Les dix participants, un nouveau talent et un ambassadeur pour chaque région du monde, se suivent en ordre dispersé, à commencer par Jeff Scheen, découvert aux USA, blondinet fluet au style précieux, rigolo, qu’on prend pour un gay mais qui, finalement, ne l’est pas. A la différence de Craig Hill, Écossais en kilt noir doublé d’une sacoche dorée sur le devant, qui chante et danse comme une folle et tient à rendre gay un spectateur à qui il promet le bonheur en Écosse… Dans un tout autre registre se produit un phénomène Youtube, le seul stand-uper d’origine asiatique qui cartonne en arabe : Wonho Chung, d’origine vietnamo-coréenne (du sud), élevé aux Émirats et en Jordanie dont il possède le passeport. Il tchatche avec un parfait accent américain et interpelle quelques spectateurs tunisiens en arabe.

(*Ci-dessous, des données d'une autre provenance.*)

--- config.mk ---
export PLATFORM = sky130hd
export DESIGN_NAME = slrl_queue
export DESIGN_NICKNAME = d
export VERILOG_FILES = /design/src/rtl/slrl_pkg.sv /design/src/rtl/slrl_queue.sv
export SDC_FILE = /design/constraint.sdc
export NUM_CORES = 1
export LEC_CHECK = 0
export BUFFER_PORTS_ARGS = -buffer_cell sky130_fd_sc_hd__buf_2
export CAP_MARGIN = 20
export CORE_ASPECT_RATIO = 1.75
export CORE_MARGIN = 10
export CORE_UTILIZATION = 25
export CTS_BUF_LIST = sky130_fd_sc_hd__clkbuf_8
export DETAILED_ROUTE_END_ITERATION = 10
export HOLD_SLACK_MARGIN = 0.03
export PLACE_DENSITY = 0.52
export SYNTH_ARGS = -nofsm -noshare
export SYNTH_HDL_FRONTEND = slang
export SYNTH_SLANG_ARGS = --single-unit
--- constraint.sdc ---
create_clock -name clk -period 14 [get_ports clk]
set_input_delay 2.1 -clock clk [delete_from_list [all_inputs] [get_ports clk]]
set_output_delay 2.1 -clock clk [all_outputs]
set_load 0.01 [all_outputs]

Prins, un sud-africain à l’accent indien – comme certaines communautés locales -, pointe le ridicule de ces bêtes de foire « unnecessarily strong » qui grossissent à vue d’œil dans les salles de muscu, lui qui est si fin. Igor Meerson, qui jouait pour la première fois tout son spectacle en russe pendant le festival, souligne son aspect cosmopolite, lui qu’on prend pour un local où qu’il aille, et sort les mêmes clichés linguistiques sur le français et l’allemand que Loyiso Madinga.

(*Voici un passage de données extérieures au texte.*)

File: src/rtl/slrl_front.sv
// Front end: configuration registers, request intake and tagging with the current limits.
module slrl_front (
  input  logic           clk,
  input  logic           rst_n,
  input  logic           cfg_valid,
  output logic           cfg_ready,
  input  logic           cfg_index,
  input  logic [11:0]    cfg_data,
  input  logic           in_tvalid,
  output logic           in_tready,
  input  logic [79:0]    in_tdata,
  input  logic           clearing,
  input  logic           q_full,
  output logic           q_push,
  output slrl_pkg::req_t q_data
);
  import slrl_pkg::*;

  logic [7:0]  max_req_r, max_req_nxt;
  logic [11:0] win_s_r, win_s_nxt;
  logic [21:0] win_prod;

  assign cfg_ready = 1'b1;
  assign in_tready = !q_full && !clearing;
  assign q_push    = in_tvalid && in_tready;

  // Window length in milliseconds is formed once per request here.
  assign win_prod = win_s_r * MS_PER_S;

  always_comb begin
    q_data.client_addr = in_tdata[31:0];
    q_data.now_ms      = in_tdata[79:32];
    q_data.win_ms      = win_prod[WMS_W-1:0];
    q_data.max_req     = max_req_r;
  end

  always_comb begin
    max_req_nxt = max_req_r;
    win_s_nxt   = win_s_r;
    if (cfg_valid && cfg_ready) begin
      case (cfg_index)
        CFG_MAX_REQUESTS:   max_req_nxt = cfg_data[7:0];
        CFG_WINDOW_SECONDS: win_s_nxt   = cfg_data;
        default:            max_req_nxt = max_req_r;
      endcase
    end
  end

  always_ff @(posedge clk) begin
    if (!rst_n) begin
      max_req_r <= MAX_REQ_RST;
      win_s_r   <= WIN_S_RST;
    end else begin
      max_req_r <= max_req_nxt;
      win_s_r   <= win_s_nxt;
    end
  end
endmodule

L’Australienne Katie Burch, blondinette mignonne et immobile, fait dans le stand-up classique en évoquant d’emblée son mari et sa condition de mère de famille semi-alcoolique et à part, car elle se moque de la compétition entre génitrices vantant les qualités de leurs rejetons au bac à sable. Le black british Ola, bonnet sur la tête, pose calmement ses phrases avec un flow un peu saccadé, stylé, taquine le public et livre son hobby consistant à voler les wifi dans les aéroports. Loyiso Gola, sud-africain beaucoup plus grand que son homonyme, évoque les problèmes de censure internet dans certains pays du Golfe, seuls endroits où se révèle concrètement son addiction au porno.

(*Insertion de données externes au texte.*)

<file path="config.mk">
export PLATFORM = sky130hd
export DESIGN_NAME = pixel_line_upscale_rotate_top
export DESIGN_NICKNAME = d
export VERILOG_FILES = /design/src/sv/plur_pkg.sv /design/src/sv/plur_edge.sv /design/src/sv/plur_out.sv /design/src/sv/pixel_line_upscale_rotate_top.sv
export SDC_FILE = /design/constraint.sdc
export NUM_CORES = 1
export LEC_CHECK = 0
export BUFFER_PORTS_ARGS = -buffer_cell sky130_fd_sc_hd__buf_2
export CAP_MARGIN = 20
export CORE_ASPECT_RATIO = 1.5
export CORE_UTILIZATION = 56
export DETAILED_ROUTE_END_ITERATION = 12
export HOLD_SLACK_MARGIN = 0.03
export PLACE_DENSITY = 0.83
export SETUP_SLACK_MARGIN = 0.2
export SYNTH_ARGS = -nofsm -noshare
export SYNTH_HDL_FRONTEND = slang
export SYNTH_HIERARCHICAL = 1
export SYNTH_SLANG_ARGS = --single-unit
</file>
<file path="constraint.sdc">
create_clock -name clk -period 15.9 [get_ports clk]
set_input_delay 0.795 -clock clk [delete_from_list [all_inputs] [get_ports clk]]
set_output_delay 0.795 -clock clk [all_outputs]
set_load 0.02 [all_outputs]
</file>
<file path="config.mk">
export PLATFORM = sky130hd
export DESIGN_NAME = boolean_query_lexer
export DESIGN_NICKNAME = d
export VERILOG_FILES = /design/src/hw/rtl/bql_pkg.sv /design/src/hw/rtl/boolean_query_lexer.sv /design/src/hw/rtl/bql_front.sv /design/src/hw/rtl/bql_queue.sv /design/src/hw/rtl/bql_back.sv
export SDC_FILE = /design/constraint.sdc
export NUM_CORES = 1
export LEC_CHECK = 0
export ABC_AREA = 0
export BUFFER_PORTS_ARGS = -buffer_cell sky130_fd_sc_hd__buf_2
export CAP_MARGIN = 20
export CORE_AREA = 3 3 251 253
export CTS_CLUSTER_DIAMETER = 30
export DETAILED_ROUTE_END_ITERATION = 8
export DIE_AREA = 0 0 254 256
export GPL_ROUTABILITY_DRIVEN = 1
export PLACE_DENSITY_LB_ADDON = 0.3
export SLEW_MARGIN = 15
export SYNTH_ARGS = -nofsm -noshare
export SYNTH_HDL_FRONTEND = slang
export SYNTH_SLANG_ARGS = --single-unit
</file>
<file path="constraint.sdc">
create_clock -name i_clk -period 13.9 [get_ports i_clk]
set_input_delay 2.78 -clock i_clk [delete_from_list [all_inputs] [get_ports i_clk]]
set_output_delay 2.78 -clock i_clk [all_outputs]
set_load 0.02 [all_outputs]
</file>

Jessica Michelle Singleton est le prototype de la Californienne qui vit en coloc, parle fort et rit à ses propres blagues. Elle a beau être un peu connue chez elle, ses confessions claironnées sur l’influence de ses règles sur son humeur ne fonctionnent qu’à moitié devant le public suisse. Avec son petit corps contorsionné façon Édith Piaf, elle donne tout direct, en confiant d’emblée ne pas être lesbienne, mais impulsive et rentre-dedans.
On préfère de loin Marina Orsag, Croate au parfait accent américain, qui ne confiera être lesbienne qu’à la fin, mais parle de sa passion pour la fumette, un handicap pour sa carrière, vu que les nouvelles cartes de visite ne lui servent qu’à faire des filtres. Elle mouille tellement, dit-elle, qu’elle imagine pour l’aspirateur de salive des dentistes un nouvel usage qui fait rougir le public…
On termine comme on commence, avec un mini orchestre et un chœur qui chante tandis que les deux animateurs font les zouaves. Une soirée qui a tenu toutes ses promesses, en révélant notamment des filles humoristes assez absentes du gala de clôture.